The honest truth is that after seven years of austerity, the books still aren’t balanced. Britain is still spending too much. Real wages are stagnant or falling, worsened by the weak pound, debt is high and the population is ageing. Brexit, meanwhile, is an unknown quantity.

While riding high, Mrs May used her political capital to be straightfo­rward with voters. She admitted that Britain can’t afford benefits for all, like social care and bus passes for the wealthy. She made few guarantees on Brexit. Her propositio­n for public services was more of the same: gradually falling standards until the nation’s finances are repaired.

The dirty truth of campaignin­g, though, is that it involves sugarcoati­ng. This was not impossible. Employment is at a record high. The deficit is down to 2.5 per cent of GDP and set to fall very slowly, allowing for a less austere mood. Brexit inspired millions of new voters to turn out and Mrs May might have captured that mood.

Instead, she was swept over by the tidal wave of jam and custard served up by Jeremy Corbyn. The Corbynista vision wasn’t sugar-coated: it was honeycomb all the way through.

During a Question Time held just after the election, one man declared that Mr Cameron had been a “reassuring­ly dishonest” chap. Mr Corbyn is, to some, a reassuring­ly optimistic fantasist. To be neither dishonest nor deluded, as Mrs May found out, can be a tough sell.

Over the weekend, I was on the radio with a member of the hard-left activist group called Momentum, when the poor fellow was asked what kind of Brexit Labour would support. “A people’s Brexit!” was the spluttered reply – as if the rest of us would prefer a dog’s Brexit. “What’s a people’s Brexit?” asked the bemused presenter.
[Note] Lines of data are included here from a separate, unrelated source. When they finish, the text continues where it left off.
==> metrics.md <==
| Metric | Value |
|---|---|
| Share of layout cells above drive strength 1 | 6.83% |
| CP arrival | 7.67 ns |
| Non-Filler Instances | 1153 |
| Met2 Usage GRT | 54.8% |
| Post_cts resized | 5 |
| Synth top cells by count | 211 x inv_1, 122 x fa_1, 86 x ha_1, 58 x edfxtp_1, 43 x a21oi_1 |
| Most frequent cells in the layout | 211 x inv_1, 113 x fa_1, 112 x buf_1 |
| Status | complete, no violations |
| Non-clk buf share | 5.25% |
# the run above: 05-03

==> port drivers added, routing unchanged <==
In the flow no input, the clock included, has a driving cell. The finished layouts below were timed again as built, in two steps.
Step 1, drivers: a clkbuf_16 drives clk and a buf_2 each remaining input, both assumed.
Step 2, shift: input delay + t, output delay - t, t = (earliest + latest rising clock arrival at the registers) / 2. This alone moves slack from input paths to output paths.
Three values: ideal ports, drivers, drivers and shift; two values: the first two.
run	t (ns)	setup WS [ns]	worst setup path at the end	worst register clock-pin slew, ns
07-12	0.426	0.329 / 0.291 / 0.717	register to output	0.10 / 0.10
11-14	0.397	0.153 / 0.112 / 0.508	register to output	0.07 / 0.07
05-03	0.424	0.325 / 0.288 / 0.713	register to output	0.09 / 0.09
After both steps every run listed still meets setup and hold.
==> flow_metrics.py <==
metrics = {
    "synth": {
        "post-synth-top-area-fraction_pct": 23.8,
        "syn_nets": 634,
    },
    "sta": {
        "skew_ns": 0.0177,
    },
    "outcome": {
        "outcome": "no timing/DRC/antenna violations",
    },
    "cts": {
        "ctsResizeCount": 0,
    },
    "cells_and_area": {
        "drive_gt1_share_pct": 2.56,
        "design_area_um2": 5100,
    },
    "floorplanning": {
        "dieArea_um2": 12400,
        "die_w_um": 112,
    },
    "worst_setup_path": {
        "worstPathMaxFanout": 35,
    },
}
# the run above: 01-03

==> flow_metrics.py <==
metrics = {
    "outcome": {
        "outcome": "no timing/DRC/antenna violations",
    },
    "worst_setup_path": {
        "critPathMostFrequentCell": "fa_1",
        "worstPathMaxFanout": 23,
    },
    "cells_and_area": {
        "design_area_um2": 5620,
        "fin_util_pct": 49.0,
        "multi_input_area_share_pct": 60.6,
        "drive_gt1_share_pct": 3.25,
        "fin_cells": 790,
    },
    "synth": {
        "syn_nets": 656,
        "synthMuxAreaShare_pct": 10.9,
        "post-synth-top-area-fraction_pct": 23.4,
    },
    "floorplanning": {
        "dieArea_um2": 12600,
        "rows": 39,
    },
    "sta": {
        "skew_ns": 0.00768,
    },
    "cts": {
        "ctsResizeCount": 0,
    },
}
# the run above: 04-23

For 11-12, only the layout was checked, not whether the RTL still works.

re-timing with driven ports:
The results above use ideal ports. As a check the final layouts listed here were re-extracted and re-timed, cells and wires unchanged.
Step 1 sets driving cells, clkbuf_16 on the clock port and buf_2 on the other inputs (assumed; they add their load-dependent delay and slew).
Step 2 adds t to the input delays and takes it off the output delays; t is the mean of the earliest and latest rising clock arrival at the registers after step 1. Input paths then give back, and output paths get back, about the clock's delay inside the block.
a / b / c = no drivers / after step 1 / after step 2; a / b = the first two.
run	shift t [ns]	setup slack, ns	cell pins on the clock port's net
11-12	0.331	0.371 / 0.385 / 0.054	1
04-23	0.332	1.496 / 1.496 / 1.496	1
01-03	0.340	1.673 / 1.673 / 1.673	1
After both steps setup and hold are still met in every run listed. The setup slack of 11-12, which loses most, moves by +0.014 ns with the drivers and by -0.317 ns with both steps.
From an optimization exercise on the open Yosys and OpenROAD flow, aimed at small area, a short achievable clock period and few clock cycles per item; shortcuts taken in it are not production practice.
No activity file was given, so power comes from the tool's default toggle rates.

Design pkt_match_top, start of the top module:
module pkt_match_top
(
  input  logic                                        clk_net,
  input  logic                                        rst,
  input  logic                                        in_vld,
  output logic                                        in_rdy,
  input  logic                                        in_sop,
  input  logic                                        in_eop,
  input  logic [3-1:0]                        in_length,
  input  logic [8*8-1:0]                 in_data,
  input  logic [4-1:0]                   type_word,
  input  logic [$clog2(8)-1:0]           type_off,
  input  logic [4*8-1:0]                 type_value,
  input  logic [4-1:0]                  sym_valid,
  input  logic [4*4-1:0]   sym_word,
  input  logic [4*8*8-1:0] sym_value,
  input  logic [4*4-1:0]        sym_buffer,
  input  logic                                        out_rdy,
  output logic                                        out_vld,
  output logic                                        out_sop,
  output logic                                        out_eop,
  output logic [3-1:0]                        out_length,
  output logic [8*8-1:0]                 out_data,
  output logic                                        out_hit,
  output logic [4-1:0]                        out_buffer
);
For scale: roughly 1,500 cells after synthesis, roughly 650 flip-flops, about 480 I/O pins, ~0.026 mm^2 of cells after synthesis.
==> module word_matcher, before the edit <==
module word_matcher
(
  input  logic                                        clk_net,
  input  logic                                        rst,
  input  logic                                        accept,
  input  logic                                        in_sop,
  input  logic                                        in_eop,
  input  logic [3-1:0]                        in_length,
  input  logic [8*8-1:0]                 in_data,
  input  logic [4-1:0]                   type_word,
  input  logic [$clog2(8)-1:0]           type_off,
  input  logic [4*8-1:0]                 type_value,
  input  logic [4-1:0]                  sym_valid,
  input  logic [4*4-1:0]   sym_word,
  input  logic [4*8*8-1:0] sym_value,
  input  logic [4*4-1:0]        sym_buffer,
  output logic                                        av,
  output logic                                        amv,
  output logic                                        bv,
  input  logic                                        bmv,
  output logic                                        bload,
  output logic [2+3+8*8+1+4-1:0] tword
);
  localparam int OFF_W = 4;
  localparam int DW    = 8*8;
  localparam int NS    = 4;
  localparam int BW    = 4;
  logic                     sop_r, eop_r;
  logic [3-1:0]     len_r;
  logic [DW-1:0]            data_r;
  logic [OFF_W-1:0]         type_word_r;
  logic [4:0]               toh_r;
  logic [31:0]              type_value_r;
  logic [NS-1:0]            sym_valid_r;
  logic [NS*OFF_W-1:0]      sym_word_r;
  logic [NS*DW-1:0]         sym_value_r;
  logic [NS*BW-1:0]         sym_buffer_r;
  logic                     a_inpkt_r;
  logic [OFF_W-1:0]         a_off_r;
  logic                     pw_r;
  logic                     ten_r;
  logic [NS-1:0]            sen_r;
  logic                     tseen_r, sseen_r;
  logic [BW-1:0]            buf_r;
  assign amv = av & (~pw_r | ~bv | bmv);
  always_ff @(posedge clk_net) begin
    if (rst) begin
      av <= 1'b0;
    end else if (accept) begin
      av <= 1'b1;
    end else if (amv) begin
      av <= 1'b0;
    end
  end
  always_ff @(posedge clk_net) begin
    if (accept) begin
      sop_r  <= in_sop;
      eop_r  <= in_eop;
      len_r  <= in_length;
      data_r <= in_data;
    end
    if (accept && in_sop) begin
      type_word_r  <= type_word;
      for (int i = 0; i < 5; i++) toh_r[i] <= (type_off == 3'(i));
      type_value_r <= type_value;
      sym_valid_r  <= sym_valid;
      sym_word_r   <= sym_word;
      sym_value_r  <= sym_value;
      sym_buffer_r <= sym_buffer;
    end
  end
  logic             a_pw;
  logic [OFF_W-1:0] a_off;
  logic             a_len7;
  logic [OFF_W-1:0] a_tw;
  logic [4:0]       a_toh;
  logic             a_lenok;
  logic [NS-1:0]    a_sen;
  assign a_pw   = in_sop | a_inpkt_r;
  assign a_off  = in_sop ? '0 : ((a_off_r == '1) ? a_off_r : a_off_r + 1'b1);
  assign a_len7 = (in_length == 3'd7);
  always_comb begin
    for (int i = 0; i < 5; i++) a_toh[i] = in_sop ? (type_off == 3'(i)) : toh_r[i];
    a_tw = in_sop ? type_word : type_word_r;
    a_lenok = (a_toh[0] & (in_length[2] | (in_length[1] & in_length[0]))) |
              (a_toh[1] & in_length[2]) |
              (a_toh[2] & in_length[2] & (in_length[1] | in_length[0])) |
              (a_toh[3] & in_length[2] & in_length[1]) |
              (a_toh[4] & (&in_length));
    for (int k = 0; k < NS; k++) begin
      a_sen[k] = a_len7 & (in_sop ? (sym_valid[k] && sym_word[k*OFF_W +: OFF_W] == '0)
                                  : (sym_valid_r[k] && sym_word_r[k*OFF_W +: OFF_W] == a_off));
    end
  end
  always_ff @(posedge clk_net) begin
    if (rst) begin
      a_inpkt_r <= 1'b0;
    end else if (accept && a_pw) begin
      a_inpkt_r <= ~in_eop;
    end
  end
  always_ff @(posedge clk_net) begin
    if (accept) begin
      pw_r  <= a_pw;
      ten_r <= (a_tw == a_off) & a_lenok;
      sen_r <= a_sen;
    end
    if (accept && a_pw) begin
      a_off_r <= a_off;
    end
  end
  logic [31:0]      tsel;
  logic             type_hit;
  logic             sym_hit;
  logic [BW-1:0]    sym_buf;
  always_comb begin
    tsel = '0;
    for (int i = 0; i < 5; i++) begin
      tsel = tsel | ({32{toh_r[i]}} & data_r[8*i +: 32]);
    end
    type_hit = ten_r && (tsel == type_value_r);
  end
  always_comb begin
    sym_hit = 1'b0;
    sym_buf = '0;
    for (int k = 0; k < NS; k++) begin
      if (sen_r[k] && data_r == sym_value_r[k*DW +: DW]) begin
        sym_hit = 1'b1;
        sym_buf = sym_buffer_r[k*BW +: BW];
      end
    end
  end
  logic                     b_sop, b_eop;
  logic [3-1:0]     b_len;
  logic [DW-1:0]            b_data;
  logic                     b_th, b_sh;
  logic [BW-1:0]            b_buf;
  logic                     tacc, sacc, verdict;
  logic [BW-1:0]            bacc;
  assign bload = amv & pw_r;
  always_ff @(posedge clk_net) begin
    if (rst) begin
      bv <= 1'b0;
    end else if (bload) begin
      bv <= 1'b1;
    end else if (bmv) begin
      bv <= 1'b0;
    end
  end
  always_ff @(posedge clk_net) begin
    if (bload) begin
      b_sop  <= sop_r;
      b_eop  <= eop_r;
      b_len  <= len_r;
      b_data <= data_r;
      b_th   <= type_hit;
      b_sh   <= sym_hit;
      b_buf  <= sym_buf;
    end
  end
  assign tacc    = (~b_sop & tseen_r) | b_th;
  assign sacc    = (~b_sop & sseen_r) | b_sh;
  assign bacc    = b_sh ? b_buf : buf_r;
  assign verdict = b_eop & tacc & sacc;
  assign tword = {b_sop, b_eop, b_len, b_data, verdict, verdict ? bacc : {BW{1'b0}}};
  always_ff @(posedge clk_net) begin
    if (bmv) begin
      tseen_r <= tacc;
      sseen_r <= sacc;
      buf_r   <= bacc;
    end
  end
endmodule
What follows belongs to an exercise in optimizing a design on an open flow for small area, a short achievable clock period and few clock cycles per item; a production flow would make more cautious choices. In this exercise RTL edits were held to simulation tests only and were not proved equivalent to the original. No activity file was given, so power comes from the tool's default toggle rates.

// binary_neuron
module binary_neuron (
    input  logic                    clk,
    input  logic                    reset,
    input  logic                    in_valid,
    output logic                    in_ready,
    input  logic [320:0]            in_req,
    output logic                    out_valid,
    input  logic                    out_ready,
    output logic [9:0]              out_sum
);
Size in the first run: ~340 I/O pins, ~12000 um2 of cells after synthesis.
clock: 6.0 ns
lec_check: 0
cap_margin: 20
core_margin: 2
core_utilization: 40
cts_buf_list: sky130_fd_sc_hd__clkbuf_8
slew_margin: 20
synth_hierarchical: 1
synth_minimum_keep_size: 0
standard.sh (not shown) runs the stock make flow with config.mk's settings and CLKGATE_MAP_FILE= SYNTH_SCRIPT=/design/flow/synth_recipe.tcl, a recipe that flattens the netlist after the stock synthesis.
==> flow/flow/run.sh <==
#!/bin/bash
# The standard layout (standard.sh: ORFS synthesis to final layout), with
# two changes:
#  - the input and output ports are buffered with the smallest buffer,
#    sky130_fd_sc_hd__buf_1, instead of the cell buffer_ports picks by default
#    (clkdlybuf4s50_1); later repair steps may still resize them;
#  - clock tree synthesis adds no dummy loads to the clock tree.
set -euo pipefail
export BUFFER_PORTS_ARGS="-buffer_cell sky130_fd_sc_hd__buf_1"
export CTS_ARGS="-sink_clustering_enable -repair_clock_nets -buf_list sky130_fd_sc_hd__clkbuf_8 -dont_use_dummy_load -sink_clustering_size 30 -sink_clustering_max_diameter 150"
bash standard.sh > standard_flow.log 2>&1
Testbench counts at the start, summed over its fixed seeds: cycles 3,224, items 3,200.
Then changed:
--- a/flow/flow/run.sh
+++ b/flow/flow/run.sh
@@ -8,4 +8,4 @@
 set -euo pipefail
 export BUFFER_PORTS_ARGS="-buffer_cell sky130_fd_sc_hd__buf_1"
-export CTS_ARGS="-sink_clustering_enable -repair_clock_nets -buf_list sky130_fd_sc_hd__clkbuf_8 -dont_use_dummy_load -sink_clustering_size 30 -sink_clustering_max_diameter 150"
+export CTS_ARGS="-sink_clustering_enable -repair_clock_nets -buf_list sky130_fd_sc_hd__clkbuf_8 -dont_use_dummy_load"
 bash standard.sh > standard_flow.log 2>&1
--- a/flow/config.mk
+++ b/flow/config.mk
@@ -8,5 +8,5 @@
 export CAP_MARGIN = 20
 export CORE_MARGIN = 2
-export CORE_UTILIZATION = 40
+export CORE_UTILIZATION = 55
 export CTS_BUF_LIST = sky130_fd_sc_hd__clkbuf_8
 export SLEW_MARGIN = 20
Clock power came out higher by about 1%. Final area decreases by 0.98%. Routed wire length falls by 6.7%.
Then changed:
==> flow/flow/run.sh (replaced) <==
#!/bin/bash
# The standard layout (standard.sh: ORFS synthesis to final layout), with
# one change: the input and output ports are buffered with the smallest
# buffer, sky130_fd_sc_hd__buf_1, instead of the cell buffer_ports picks by
# default (clkdlybuf4s50_1).  Later repair steps may still resize them.
set -euo pipefail
export BUFFER_PORTS_ARGS="-buffer_cell sky130_fd_sc_hd__buf_1"
bash standard.sh > standard_flow.log 2>&1
--- a/flow/config.mk
+++ b/flow/config.mk
@@ -8,5 +8,5 @@
 export CAP_MARGIN = 20
 export CORE_MARGIN = 2
-export CORE_UTILIZATION = 55
+export CORE_UTILIZATION = 40
 export CTS_BUF_LIST = sky130_fd_sc_hd__clkbuf_8
 export SLEW_MARGIN = 20
Outcome:
- The new run produced a clean layout
- setup slack improves by 0.047 ns
- fmax grows by 1.6%
- utilization is lower by 16 points
- die area climbs by 36%
Then changed:
==> flow/flow/run.sh (replaced) <==
#!/bin/bash
# The standard layout (standard.sh: ORFS synthesis to final layout), with
# two changes:
#  - the input and output ports are buffered with the smallest buffer,
#    sky130_fd_sc_hd__buf_1, instead of the cell buffer_ports picks by default
#    (clkdlybuf4s50_1); later repair steps may still resize them;
#  - clock tree synthesis adds no dummy loads to the clock tree.
set -euo pipefail
export BUFFER_PORTS_ARGS="-buffer_cell sky130_fd_sc_hd__buf_1"
export CTS_ARGS="-sink_clustering_enable -repair_clock_nets -buf_list sky130_fd_sc_hd__clkbuf_8 -dont_use_dummy_load"
bash standard.sh > standard_flow.log 2>&1
--- a/flow/config.mk
+++ b/flow/config.mk
@@ -8,5 +8,5 @@
 export CAP_MARGIN = 20
 export CORE_MARGIN = 2
-export CORE_UTILIZATION = 40
+export CORE_UTILIZATION = 65
 export CTS_BUF_LIST = sky130_fd_sc_hd__clkbuf_8
 export SLEW_MARGIN = 20
After rerunning:
- design area falls by about 2.6%
- setup slack is worse by 0.0078 ns
- core utilization climbs by 28 points
- sequential power barely changes
- die area came out lower by 38%

static timing again, ports no longer ideal:
How much do the figures lean on ideal ports? The routed layouts below were timed once more, with nothing changed but the port constraints.
Step 1, drivers: a clkbuf_16 drives clk and a buf_2 each remaining input, both assumed.
Step 2 times the ports against the registers' clock, not the clock port: input delays grow and output delays shrink by t, the midpoint of the rising clock arrivals with the driver on.
Three values: ideal, step 1, step 2; two values: the first two.
run	shift t [ns]	setup slack, ns	hold WS [ns]	slew at the worst register clock pin (ns)	worst slew at a driven data input, ns
the first run	0.471	2.961 / 2.977 / 2.506	0.440 / 0.440 / 0.440	0.07 / 0.07	0.06
the second run	0.476	2.918 / 2.932 / 2.456	0.444 / 0.444 / 0.444	0.08 / 0.08	0.06
the third run	0.482	2.965 / 2.983 / 2.500	0.442 / 0.442 / 0.442	0.08 / 0.08	0.06
the fourth run	0.468	2.957 / 2.970 / 2.502	0.436 / 0.436 / 0.436	0.07 / 0.07	0.07
After both steps every run listed still meets setup and hold. The setup slack of the third run, which loses most, moves by +0.018 ns with the drivers and by -0.465 ns with both steps.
The answer, as far as I could make out, was that it might be a Brexit with lots of socialist bells and whistles sewn on.

Naturally, Labour didn’t much fancy talking about Brexit during the election, other than to condemn “the Tory hard Brexit”. Confusingl­y, its manifesto endorsed an approach very similar to “the Tories’ hard Brexit” by stating that Labour would take us out of the EU single market and then obtain “tariff-free access”. John Mcdonnell repeated this position on Sunday, only to be contradict­ed by Keir Starmer on Tuesday. Labour voters apparently chose whatever stance they liked best, with the young deciding Labour would stop Brexit, and the old Labour working class convinced the party would implement it.

Mr Corbyn would no doubt love to get Britain out of the single market, not in order to curb immigratio­n, but so that he could ditch the EU’S rigorous state aid rules and bail out whatever industries he likes. His MPS might have other ideas. If, as looks likely, the Government has to negotiate Brexit with the other parties in Parliament to get any legislatio­n through, perhaps we will finally find out what exactly a “people’s Brexit” is meant to be.

Some male dolphins court females by balancing sea sponges on their foreheads, scientists have discovered. This sounds absurd until you consider human mating rituals. Is it any sillier for a dolphin to put a sponge on his head than it is for a man to wear painfully tight jeans or bang on about existentia­lism? Are bower birds who amass arrays of coloured objects to woo females any more quaint than the friend of mine who carefully edited the movie Thor so that it contained a marriage proposal? Are flirting flamingoes, who copy each others’ every move, any more clueless than flirting couples who unconsciou­sly mirror one another’s body language? Of course not.

A friend and I went separately to an exhibition of David Hockney’s work last month. I came out elated by his joyful paintings of nature. She, to my astonishme­nt, declared it all horribly bleak, alluding to all sorts of family or relationsh­ip problems behind his sterile portraits and LA scenes. Both of us were right. This is exactly the sort of tension we stand to lose by barricadin­g ourselves inside bubbles of self-affirming political news and culture. The best disagreeme­nts come from sharing knowledge, not partitioni­ng it.